* **THE TASK**:
Copy exactly the lines from the first line of the records below through the line containing "export BUFFER_PORTS_ARGS = -buffer_cell", including both, and nothing else.
○ ○ ○ ○ ○ ○ ○
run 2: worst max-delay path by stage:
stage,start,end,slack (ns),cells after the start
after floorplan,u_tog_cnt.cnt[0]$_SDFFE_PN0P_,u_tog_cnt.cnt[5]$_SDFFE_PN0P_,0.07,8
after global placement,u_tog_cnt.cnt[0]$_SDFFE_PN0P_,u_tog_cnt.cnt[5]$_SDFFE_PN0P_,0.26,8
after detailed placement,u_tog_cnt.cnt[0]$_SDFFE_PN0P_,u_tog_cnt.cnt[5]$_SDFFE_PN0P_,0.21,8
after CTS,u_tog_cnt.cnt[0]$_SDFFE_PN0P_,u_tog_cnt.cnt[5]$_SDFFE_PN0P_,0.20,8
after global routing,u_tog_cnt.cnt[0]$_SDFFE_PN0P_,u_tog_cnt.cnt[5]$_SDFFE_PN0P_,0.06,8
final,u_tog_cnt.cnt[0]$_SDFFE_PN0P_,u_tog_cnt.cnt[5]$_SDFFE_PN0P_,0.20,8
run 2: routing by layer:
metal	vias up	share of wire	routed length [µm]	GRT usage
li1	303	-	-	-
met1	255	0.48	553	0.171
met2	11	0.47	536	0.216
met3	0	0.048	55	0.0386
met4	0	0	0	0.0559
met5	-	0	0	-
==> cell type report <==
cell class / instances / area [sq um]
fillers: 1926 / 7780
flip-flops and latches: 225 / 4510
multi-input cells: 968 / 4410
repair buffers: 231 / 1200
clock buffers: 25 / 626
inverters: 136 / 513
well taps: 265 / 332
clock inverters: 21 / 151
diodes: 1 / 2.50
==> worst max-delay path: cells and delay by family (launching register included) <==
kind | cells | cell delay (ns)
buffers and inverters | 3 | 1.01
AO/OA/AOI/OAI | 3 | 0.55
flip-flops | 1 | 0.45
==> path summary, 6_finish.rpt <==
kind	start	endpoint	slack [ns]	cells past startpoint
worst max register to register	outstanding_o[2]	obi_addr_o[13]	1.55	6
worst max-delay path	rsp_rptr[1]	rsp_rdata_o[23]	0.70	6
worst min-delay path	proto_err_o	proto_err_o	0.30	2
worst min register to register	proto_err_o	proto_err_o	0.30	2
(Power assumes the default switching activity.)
File: config.mk
export PLATFORM = sky130hd
export DESIGN_NAME = rename_regfile_mp
export DESIGN_NICKNAME = d
export VERILOG_FILES = /design/src/rtl/rename_regfile_mp.sv
export SDC_FILE = /design/constraint.sdc
export NUM_CORES = 2
export LEC_CHECK = 0
export BUFFER_PORTS_ARGS = -buffer_cell sky130_fd_sc_hd__buf_2
export CORE_MARGIN = 5
export CORE_UTILIZATION = 50
export CTS_CLUSTER_SIZE = 20
export DETAILED_ROUTE_END_ITERATION = 8
export PLACE_DENSITY = 0.66
export REMOVE_ABC_BUFFERS = 1
export SKIP_LAST_GASP = 1
export SLEW_MARGIN = 10
export SYNTH_ARGS = -nofsm -noshare
export SYNTH_HDL_FRONTEND = slang
export SYNTH_SLANG_ARGS = --single-unit
File: constraint.sdc
create_clock -name clk_in -period 7.83 [get_ports clk_in]
set_input_delay 2.349 -clock clk_in [delete_from_list [all_inputs] [get_ports clk_in]]
set_output_delay 2.349 -clock clk_in [all_outputs]
set_load 0.05 [all_outputs]
File: src/rtl/rename_regfile_mp.sv
// Architectural register file with rename tags, NRD lookup ports and NCDB writeback ports.
// Optional macro RF_CDB_BYPASS_EN forwards matching CDB results to lookups in the same cycle.
module rename_regfile_mp #(
    parameter int  XLEN  = 32,
    parameter int  NREG  = 32,
    parameter int  TAG_W = 4,
    parameter int  NRD   = 2,
    parameter int  NCDB  = 2,
    localparam int IDX_W = $clog2(NREG)
) (
    input  logic                  clk_in,
    input  logic                  rst_in,
    input  logic                  rdy_in,
    input  logic                  flush_in,
    input  logic                  issue_valid,
    input  logic [IDX_W-1:0]      issue_rd,
    input  logic [TAG_W-1:0]      issue_tag,
    input  logic [NRD*IDX_W-1:0]  rs_idx,
    output logic [NRD*XLEN-1:0]   rs_val,
    output logic [NRD*TAG_W-1:0]  rs_tag,
    input  logic [NCDB-1:0]       cdb_valid,
    input  logic [NCDB*TAG_W-1:0] cdb_tag,
    input  logic [NCDB*IDX_W-1:0] cdb_rd,
    input  logic [NCDB*XLEN-1:0]  cdb_val
);

    logic [XLEN-1:0]  val_q [NREG];
    logic [TAG_W-1:0] tag_q [NREG];
    logic [XLEN-1:0]  val_d [NREG];
    logic [TAG_W-1:0] tag_d [NREG];

    logic [TAG_W-1:0] cdb_tag_a [NCDB];
    logic [IDX_W-1:0] cdb_rd_a  [NCDB];
    logic [XLEN-1:0]  cdb_val_a [NCDB];

    always_comb begin
        for (int c = 0; c < NCDB; c++) begin
            cdb_tag_a[c] = cdb_tag[c*TAG_W +: TAG_W];
            cdb_rd_a[c]  = cdb_rd[c*IDX_W +: IDX_W];
            cdb_val_a[c] = cdb_val[c*XLEN +: XLEN];
        end
    end

    // NOTE: every array element gets its hold value first, so partial updates below never infer latches.
    always_comb begin
        for (int r = 0; r < NREG; r++) begin
            val_d[r] = val_q[r];
            tag_d[r] = tag_q[r];
        end
        // Ascending walk: a later (higher) port overwrites both value and tag decision.
        for (int c = 0; c < NCDB; c++) begin
            if (cdb_valid[c] && cdb_rd_a[c] != '0) begin
                val_d[cdb_rd_a[c]] = cdb_val_a[c];
                tag_d[cdb_rd_a[c]] = (tag_q[cdb_rd_a[c]] == cdb_tag_a[c]) ? '0 : tag_q[cdb_rd_a[c]];
            end
        end
        if (issue_valid && !flush_in && issue_rd != '0) begin
            tag_d[issue_rd] = issue_tag;
        end
        if (flush_in) begin
            for (int r = 0; r < NREG; r++) begin
                tag_d[r] = '0;
            end
        end
    end

    // NOTE: the file is reset as a whole because the rename state must be clean after reset; it is flops, not RAM.
    always_ff @(posedge clk_in or negedge rst_in) begin
        if (!rst_in) begin
            for (int r = 0; r < NREG; r++) begin
                val_q[r] <= '0;
                tag_q[r] <= '0;
            end
        end else if (rdy_in) begin
            for (int r = 0; r < NREG; r++) begin
                val_q[r] <= val_d[r];
                tag_q[r] <= tag_d[r];
            end
        end
    end

    logic [IDX_W-1:0] rd_idx [NRD];
    logic [TAG_W-1:0] st_tag [NRD];
`ifdef RF_CDB_BYPASS_EN
    logic [NRD-1:0]   byp_hit;
    logic [XLEN-1:0]  byp_val [NRD];
`endif

    always_comb begin
        rs_val = '0;
        rs_tag = '0;
        for (int p = 0; p < NRD; p++) begin
            rd_idx[p] = rs_idx[p*IDX_W +: IDX_W];
            st_tag[p] = tag_q[rd_idx[p]];
`ifdef RF_CDB_BYPASS_EN
            byp_hit[p] = 1'b0;
            byp_val[p] = '0;
            for (int c = 0; c < NCDB; c++) begin
                if (st_tag[p] != '0 && cdb_valid[c] && cdb_tag_a[c] == st_tag[p]) begin
                    byp_hit[p] = 1'b1;
                    byp_val[p] = cdb_val_a[c];
                end
            end
            rs_tag[p*TAG_W +: TAG_W] = byp_hit[p] ? '0 : st_tag[p];
            rs_val[p*XLEN +: XLEN]   = byp_hit[p] ? byp_val[p]
                                     : (st_tag[p] == '0 ? val_q[rd_idx[p]] : '0);
`else
            rs_tag[p*TAG_W +: TAG_W] = st_tag[p];
            rs_val[p*XLEN +: XLEN]   = (st_tag[p] == '0) ? val_q[rd_idx[p]] : '0;
`endif
        end
    end

endmodule
### src/rtl/mult_pkg.sv
// Shared sizing constants and helpers for the multiplier feed path.
package mult_pkg;

  localparam int unsigned SAMPLE_W       = 8;
  localparam int unsigned FEED_DEPTH     = 4;
  localparam int unsigned UNDERRUN_CNT_W = 8;

  function automatic logic [UNDERRUN_CNT_W-1:0] sat_inc(input logic [UNDERRUN_CNT_W-1:0] v);
    return (v == '1) ? v : v + 1'b1;
  endfunction

endpackage

### src/rtl/mult_feeder_if.sv
// Producer push handshake plus multiplier grant/operand path.
interface mult_feeder_if
  import mult_pkg::*;
#(
  parameter int unsigned WIDTH = SAMPLE_W
) ();

  logic [WIDTH-1:0] in_data;
  logic             in_valid;
  logic             in_ready;
  logic             input_grant;
  logic [WIDTH-1:0] d;

  modport master (
    output in_data,
    output in_valid,
    output input_grant,
    input  in_ready,
    input  d
  );

  modport slave (
    input  in_data,
    input  in_valid,
    input  input_grant,
    output in_ready,
    output d
  );

endinterface

### src/rtl/mult_feeder_mem.sv
// Sample storage: register array, one write port, asynchronous read port.
module mult_feeder_mem #(
  parameter int unsigned DEPTH = 4,
  parameter int unsigned WIDTH = 8,
  localparam int unsigned AW   = $clog2(DEPTH)
) (
  input  logic             clk_i,
  input  logic             we_i,
  input  logic [AW-1:0]    waddr_i,
  input  logic [WIDTH-1:0] wdata_i,
  input  logic [AW-1:0]    raddr_i,
  output logic [WIDTH-1:0] rdata_o
);

  logic [WIDTH-1:0] mem_q [DEPTH];

  always_ff @(posedge clk_i) begin
    if (we_i) begin
      mem_q[waddr_i] <= wdata_i;
    end
  end

  assign rdata_o = mem_q[raddr_i];

endmodule

### src/rtl/mult_feeder.sv
// Sample FIFO feeding a multiplier operand; pops on grant, tracks underruns.
module mult_feeder
  import mult_pkg::*;
#(
  parameter int unsigned DEPTH = FEED_DEPTH,
  parameter int unsigned WIDTH = SAMPLE_W,
  localparam int unsigned AW   = $clog2(DEPTH),
  localparam int unsigned LW   = AW + 1
) (
  input  logic                      clk,
  input  logic                      rst,
  mult_feeder_if.slave              bus,
  input  logic                      clr_underrun,
  output logic [LW-1:0]             level,
  output logic                      full,
  output logic                      empty,
  output logic                      underrun,
  output logic [UNDERRUN_CNT_W-1:0] underrun_cnt
);

  logic [AW-1:0]             wptr_q, wptr_d;
  logic [AW-1:0]             rptr_q, rptr_d;
  logic [LW-1:0]             level_q, level_d;
  logic                      underrun_q, underrun_d;
  logic [UNDERRUN_CNT_W-1:0] cnt_q, cnt_d;
  logic [WIDTH-1:0]          head;
  logic                      push, pop, und_evt;

  assign full    = (level_q == LW'(DEPTH));
  assign empty   = (level_q == '0);
  // A pop never frees a slot for a same-cycle push: in_ready depends on state only.
  assign push    = bus.in_valid && !full;
  assign pop     = bus.input_grant && !empty;
  assign und_evt = bus.input_grant && empty;

  always_comb begin
    wptr_d     = push ? wptr_q + AW'(1) : wptr_q;
    rptr_d     = pop ? rptr_q + AW'(1) : rptr_q;
    level_d    = level_q + LW'(push) - LW'(pop);
    underrun_d = underrun_q;
    cnt_d      = cnt_q;
    if (clr_underrun) begin
      underrun_d = und_evt;
      cnt_d      = und_evt ? UNDERRUN_CNT_W'(1) : '0;
    end else if (und_evt) begin
      underrun_d = 1'b1;
      cnt_d      = sat_inc(cnt_q);
    end
  end

  always_ff @(posedge clk or posedge rst) begin
    if (rst) begin
      wptr_q     <= '0;
      rptr_q     <= '0;
      level_q    <= '0;
      underrun_q <= 1'b0;
      cnt_q      <= '0;
    end else begin
      wptr_q     <= wptr_d;
      rptr_q     <= rptr_d;
      level_q    <= level_d;
      underrun_q <= underrun_d;
      cnt_q      <= cnt_d;
    end
  end

  mult_feeder_mem #(
    .DEPTH (DEPTH),
    .WIDTH (WIDTH)
  ) u_mem (
    .clk_i   (clk),
    .we_i    (push),
    .waddr_i (wptr_q),
    .wdata_i (bus.in_data),
    .raddr_i (rptr_q),
    .rdata_o (head)
  );

  // Stale storage is masked so d reads zero whenever nothing is queued.
  assign bus.d        = empty ? '0 : head;
  assign bus.in_ready = !full;
  assign level        = level_q;
  assign underrun     = underrun_q;
  assign underrun_cnt = cnt_q;

endmodule
### src/flat_wrapper.sv
// flat-port wrapper written by rule: the top's interface ports become plain ports
module mult_feeder_flat import mult_pkg::*;
#(
  parameter int unsigned DEPTH = FEED_DEPTH,
  parameter int unsigned WIDTH = SAMPLE_W,
  localparam int unsigned AW   = $clog2(DEPTH),
  localparam int unsigned LW   = AW + 1
)
  (clk, rst, clr_underrun, level, full, empty, underrun, underrun_cnt, bus_in_data, bus_in_valid, bus_input_grant, bus_in_ready, bus_d);
  mult_feeder_if #(.WIDTH(WIDTH)) bus_i ();
  input  logic clk;
  input  logic rst;
  input  logic clr_underrun;
  output logic [LW-1:0] level;
  output logic full;
  output logic empty;
  output logic underrun;
  output logic [UNDERRUN_CNT_W-1:0] underrun_cnt;
  input wire logic [$bits(bus_i.in_data)-1:0] bus_in_data;
  input wire logic [$bits(bus_i.in_valid)-1:0] bus_in_valid;
  input wire logic [$bits(bus_i.input_grant)-1:0] bus_input_grant;
  output wire logic [$bits(bus_i.in_ready)-1:0] bus_in_ready;
  output wire logic [$bits(bus_i.d)-1:0] bus_d;
  assign bus_i.in_data = bus_in_data;
  assign bus_i.in_valid = bus_in_valid;
  assign bus_i.input_grant = bus_input_grant;
  assign bus_in_ready = bus_i.in_ready;
  assign bus_d = bus_i.d;
  mult_feeder #(.DEPTH(DEPTH), .WIDTH(WIDTH)) u_core (.clk(clk), .rst(rst), .bus(bus_i), .clr_underrun(clr_underrun), .level(level), .full(full), .empty(empty), .underrun(underrun), .underrun_cnt(underrun_cnt));
endmodule
### config.mk
export PLATFORM = sky130hd
export DESIGN_NAME = mult_feeder_flat
export DESIGN_NICKNAME = d
export VERILOG_FILES = /design/src/rtl/mult_pkg.sv /design/src/rtl/mult_feeder_if.sv /design/src/rtl/mult_feeder_mem.sv /design/src/rtl/mult_feeder.sv /design/src/flat_wrapper.sv
export SDC_FILE = /design/constraint.sdc
export NUM_CORES = 1
export LEC_CHECK = 0
export ABC_AREA = 1
export CAP_MARGIN = 0
export CORE_UTILIZATION = 52
export DETAILED_ROUTE_END_ITERATION = 10
export PLACE_DENSITY = 0.83
export SYNTH_ARGS = -nofsm -noshare
export SYNTH_HDL_FRONTEND = slang
export SYNTH_SLANG_ARGS = --single-unit
### constraint.sdc
create_clock -name clk -period 2.11 [get_ports clk]
set_input_delay 0.5275 -clock clk [delete_from_list [all_inputs] [get_ports clk]]
set_output_delay 0.5275 -clock clk [all_outputs]
set_load 0.02 [all_outputs]
== After elaboration in Yosys (flattened, before gate mapping) ==
Memory sizes are Yosys's and may differ from the RTL's.
Index checks and enable logic that the tools add are counted.
Widths: inputs -> output; s select.
Storage, ports and cells
  logic and storage cells: 31
  bits in registers: 16
  output and inout bits: 23
  input bits: 13
  memories: 1
  memory bits (writable): 32
Memory list
  u_core.u_mem.mem_q: depth 4, width 8, read ports 1, clocked after Yosys merged registers in 0, write ports 1, RTL line mult_feeder_mem.sv:15  | logic [WIDTH-1:0] mem_q [DEPTH];
Cells by class
  equal/unequal tests: 3
  reduce and logical (&&, ||, !) cells: 8
  add/sub/neg operators: 5
  muxes and demuxes: 9
Operators by type and width (count)
  $mux 8: 4
  $add 8x1->8 const B: 1
  $eq 8x8->1 const B: 1
  $mux 1: 5
  $add 2x1->2 const B: 2
  $add 3x1->3: 1
  $eq 3x3->1 const B: 1
  $logic_and 1x1->1: 3
  $logic_not 3->1: 1
  $sub 3x1->3: 1
  $logic_not 1->1: 2
  $ne 2x2->1 const B: 1
  $reduce_and 2->1: 1
  $reduce_bool 2->1: 1

== Logic depth before layout (Yosys ltp) ==
  word-level depth: 5
  mapped depth: 8
  depth with buffers taken out: 8

== Hierarchy ==
Synthesis repeated with hierarchy kept, for this count alone.
Unflattened totals
  cells, all modules: 268
  area total of the unflattened synthesis: 2404.8 µm²
By module, submodules not included
  mult_feeder_mem: area each 1387.6 µm², sequential area each 960.9 µm², instances 1, cells an instance 133
  mult_feeder: area each 1017.2 µm², sequential area each 400.4 µm², instances 1, cells an instance 135

== Worst setup path after synthesis ==
Ideal clock, no wire load.
  kind: register to register
  start point: register u_core.level_q[1] (netlist: u_core.level[1])
  end point: register u_core.level_q[2] (netlist: u_core.level[2])
  data required time: 1.987 ns
  cell stages (with the launch flop): 9
  slack: -0.082 ns
  path buffers: 0
  clock period less this slack: 2.192 ns
  setup time: 0.123 ns
  arrival: 2.069 ns
  cells stage by stage: dfrtp_1 > nor3_4 > nor2_4 > ha_1 > inv_1 > ha_1 > inv_1 > fa_1 > xnor2_1
On the way
  elaborated cells on any way between the ends: 8
  those cells by class: 2 x add/sub; 1 x eq/ne; 5 x reduce/logical
RTL lines
  start, declared: RTL line mult_feeder.sv:23  | logic [LW-1:0] level_q, level_d;
  start signal, assigned: RTL line mult_feeder.sv:61  | level_q <= level_d;
  $logic_not 3->1: RTL line mult_feeder.sv:30  | assign empty = (level_q == '0);
  via empty: RTL line flat_wrapper.sv:16  | output logic empty;
  $logic_not 1->1: RTL line mult_feeder.sv:33  | assign pop = bus.input_grant && !empty;
  $logic_and 1x1->1: RTL line mult_feeder.sv:33
  via u_core.pop: RTL line mult_feeder.sv:27  | logic push, pop, und_evt;
  $sub 3x1->3: RTL line mult_feeder.sv:39  | level_d = level_q + LW'(push) - LW'(pop);
  via u_core.level_d[2]: RTL line mult_feeder.sv:23
The timed path passes the listed nets, and every way through them passes these cells.
A chain may end at the register's enable or synchronous reset.

== Worst setup path after layout ==
  start point: register u_core.level_q[1] (netlist: u_core.level[1])
  end point: output empty
On the way
  word-level cells in the longest chain between the ends: 1
RTL lines (RTL line)
  $logic_not 3->1: mult_feeder.sv:30
  end, declared: flat_wrapper.sv:16
No other way between the ends.

==> flow_summary_export.csv <==
group,metric,value,unit
placed_design,postPlaceCellArea,2730,um2
timing,tightest_slew,0.598,ns
detailed_routing,routedWlPerCell,12.5,um
clocking,clockRootBuffer,"clkbuf_8",
timing,clock_skew,0.00439,ns
status,outcome,"complete, no violations",
placed_design,dp_hpwl,2790,um
pwr,vdd_drop_max,0.000674,V
timing,min_period,2.06,ns
final_layout,stdcell_area,2810,um2
clocking,hold_buffers,0,
die,initial_core_util,54.3,%
clocking,cts_made_buffers,5,
timing,setup_viol,0,
timing,slew_violations,0,
die,core-area,4030,um2
final_layout,utilization,69.8,%
yosys,synth-seq-cells,48,
grt,grt_pass1_wl,6250,um
detailed_routing,via_per_inst,4.94,
setup_path,reg2reg_from,"u_core.level[1]",
detailed_routing,antenna_left,0,
setup_path,endpoint,"empty",
timing,fmax,486,MHz
yosys,syn_nets,229,
clocking,cts_max_path_buffers,2,
die,rows,23,
yosys,yosysTopAreaCell,"edfxtp_1",
final_layout,final_common_cell,"nor2_1",
setup_path,r2r-end,"u_core.level[2]",
final_layout,drive_gt1_share,19.2,%
setup_path,path_max_fanout,9,
yosys,synth_seq_area_share,62.2,%
setup_path,crit_required,1.58,ns
grt,grt_antenna_before_repair,0,
die,die_y,66.9,um
hold_path,hp-class,"reg -> reg",
setup_path,endpoint_kind,"primary output",
pwr,power,3.68,mW
yosys,synthesis.area,2190,um2
setup_path,worstPathCellList,"nor3_4 > buf_12 > dlygate4sd2_1",
die,die_w,66.9,um
timing,fin_crit_sh,97.4,%
timing,slew_headroom,60.1,%
setup_path,startpoint_type,"register",
die,die_area,4470,um2
yosys,synth_cell_types,25,
placed_design,place_congestion,0.834,
setup_path,r2r_slack,0.09,ns
yosys,yosys_warnings,0,
grt,grt_overflow_total,0,
setup_path,worstSetupStartpoint,"u_core.level[1]",
grt,grt_max_degree,17,
timing,hold_viol,0,
yosys,synth_area_leaders,"edfxtp_1 44%, dfrtp_1 18%, nor2_1 7.2%",
setup_path,crit_arrival,1.53,ns
final_layout,fin_nets,286,
setup_path,crit_type,"reg -> out",
grt,grt_pass1_vias,1330,
final_layout,antenna_cells,0,
setup_path,worstRegToRegCells,9,
yosys,synth_area_per_cell,10.5,um2
detailed_routing,drc_errors,0,
clocking,cts_tree,"done",
final_layout,area_growth,28.3,%
placed_design,io_buffers,35,
clocking,clk-insertion-delay-late,0.29,ns
detailed_routing,vias,1562,
detailed_routing,drt-initial-drc-count,73,
timing,grt_setup_unrepaired,"yes",
flow_run,drv_cap,0,
detailed_routing,routed_wl,3960,um
pwr,power_density,1310,nW/um2
detailed_routing,firstDrtPassIters,4,
die,io_pins,36,
clocking,cts_sinks,48,
clocking,clkTransAtPathRegs,0.08,ns
clocking,htree_num_levels,2,
setup_path,critPathSlowestCell,"dfrtp_2",
setup_path,slowest_delay,0.46,ns
final_layout,final_cell_mix,"42 x nor2_1, 32 x edfxtp_1, 24 x clkdlybuf4s50_1",
grt,track_usage,19.6,%
hold_path,min_path_cells,2,
yosys,synthCells,208,
pwr,leakage,1.17,nW
yosys,synth.top_cell.area_share,43.9,%
==> logic make-up after synthesis <==
logic type,share of synthesized area [%]
flip-flops,62.2
buffers and inverters,5.60
AO/OA/AOI/OAI,8.57
AND/OR/NAND/NOR,16.7
XOR/XNOR,2.00
adder cells (fa/ha/maj),4.91
==> repair_timing <==
| action | in CTS | in global routing |
|---|---|---|
| endpoints found under the setup margin | 11 | 9 |
| setup buffers | 0 | 3 |
| cloned | 0 | 0 |
| pin swaps | 0 | 3 |
| gates resized for setup | 25 | 16 |
==> layer usage <==
layer	GRT usage (%)	up-vias	part of all wire (%)
met5	0	-	0
met4	6.38	0	0.35
met1	26.0	735	44
li1	-	799	-
met2	31.6	26	52
met3	4.62	2	3.1
==> final cells by class <==
class / instances / area, um2
sequential: 48 / 1370
tap: 50 / 62.6
fill: 289 / 1220
clock buffer: 5 / 68.8
timing repair buffer: 55 / 497
clock inverter: 3 / 18.8
inverter: 24 / 92.6
multi-input combinational: 131 / 706
==> flip-flops by register name (all words and copies together), names as in the netlist <==
signal,flops
u_core.rptr_q,2
u_core.underrun_cnt,8
u_core.u_mem.mem_q,32
u_core.wptr_q,2
u_core.underrun,1
u_core.level,3
==> power breakdown <==
part,total (mW),switching (mW),internal (mW)
sequential,1.39,0.148,1.24
combinational,1.78,0.987,0.789
clock,0.516,0.286,0.230
==> critical path: cells and delay by family, from the launching register on <==
kind	cells	cell delay [ns]
and+or+nand+nor	1	0.28
DFF	1	0.46
buffers and inverters	2	0.49
==> metrics by stage <==
step           setup TNS, ns  hold slack, ns  std cells  worst slack, ns
2_1_floorplan        -0.0474           0.441        208          -0.0247
3_3_place_gp          -0.292           0.468        305           -0.147
3_5_place_dp          -0.432           0.471        305           -0.204
4_1_cts                    0           0.491        313          0.00510
5_1_grt              -0.0227           0.522        316          -0.0142
6_report                   0           0.488        316           0.0543
==> worst min path at each step <==
stage / startpoint / end
6_report: u_core.underrun / u_core.underrun
4_1_cts: u_core.underrun / u_core.underrun
5_1_grt: u_core.underrun / u_core.underrun
3_5_place_dp: u_core.underrun / u_core.underrun
3_3_place_gp: u_core.underrun / u_core.underrun
2_1_floorplan: rst / u_core.level[0]
==> cells in the mapped netlist (all sizes together) <==
cell / n
edfxtp: 32
fa: 1
ha: 7
o21bai: 1
nor3: 1
nand3: 10
buf: 4
nor2: 45
a21oi: 13
clkbuf: 1
xor2: 3
dfrtp: 16
xnor2: 2
nand2: 25
inv: 22
o21ai: 23
clkinv: 2
No activity file was read; power rests on OpenSTA's default activity.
○ ○ ○ ○ ○ ○ ○
* **TASK RESULT**:
run 2: worst max-delay path by stage:
stage,start,end,slack (ns),cells after the start
after floorplan,u_tog_cnt.cnt[0]$_SDFFE_PN0P_,u_tog_cnt.cnt[5]$_SDFFE_PN0P_,0.07,8
after global placement,u_tog_cnt.cnt[0]$_SDFFE_PN0P_,u_tog_cnt.cnt[5]$_SDFFE_PN0P_,0.26,8
after detailed placement,u_tog_cnt.cnt[0]$_SDFFE_PN0P_,u_tog_cnt.cnt[5]$_SDFFE_PN0P_,0.21,8
after CTS,u_tog_cnt.cnt[0]$_SDFFE_PN0P_,u_tog_cnt.cnt[5]$_SDFFE_PN0P_,0.20,8
after global routing,u_tog_cnt.cnt[0]$_SDFFE_PN0P_,u_tog_cnt.cnt[5]$_SDFFE_PN0P_,0.06,8
final,u_tog_cnt.cnt[0]$_SDFFE_PN0P_,u_tog_cnt.cnt[5]$_SDFFE_PN0P_,0.20,8
run 2: routing by layer:
metal	vias up	share of wire	routed length [µm]	GRT usage
li1	303	-	-	-
met1	255	0.48	553	0.171
met2	11	0.47	536	0.216
met3	0	0.048	55	0.0386
met4	0	0	0	0.0559
met5	-	0	0	-
==> cell type report <==
cell class / instances / area [sq um]
fillers: 1926 / 7780
flip-flops and latches: 225 / 4510
multi-input cells: 968 / 4410
repair buffers: 231 / 1200
clock buffers: 25 / 626
inverters: 136 / 513
well taps: 265 / 332
clock inverters: 21 / 151
diodes: 1 / 2.50
==> worst max-delay path: cells and delay by family (launching register included) <==
kind | cells | cell delay (ns)
buffers and inverters | 3 | 1.01
AO/OA/AOI/OAI | 3 | 0.55
flip-flops | 1 | 0.45
==> path summary, 6_finish.rpt <==
kind	start	endpoint	slack [ns]	cells past startpoint
worst max register to register	outstanding_o[2]	obi_addr_o[13]	1.55	6
worst max-delay path	rsp_rptr[1]	rsp_rdata_o[23]	0.70	6
worst min-delay path	proto_err_o	proto_err_o	0.30	2
worst min register to register	proto_err_o	proto_err_o	0.30	2
(Power assumes the default switching activity.)
File: config.mk
export PLATFORM = sky130hd
export DESIGN_NAME = rename_regfile_mp
export DESIGN_NICKNAME = d
export VERILOG_FILES = /design/src/rtl/rename_regfile_mp.sv
export SDC_FILE = /design/constraint.sdc
export NUM_CORES = 2
export LEC_CHECK = 0
export BUFFER_PORTS_ARGS = -buffer_cell sky130_fd_sc_hd__buf_2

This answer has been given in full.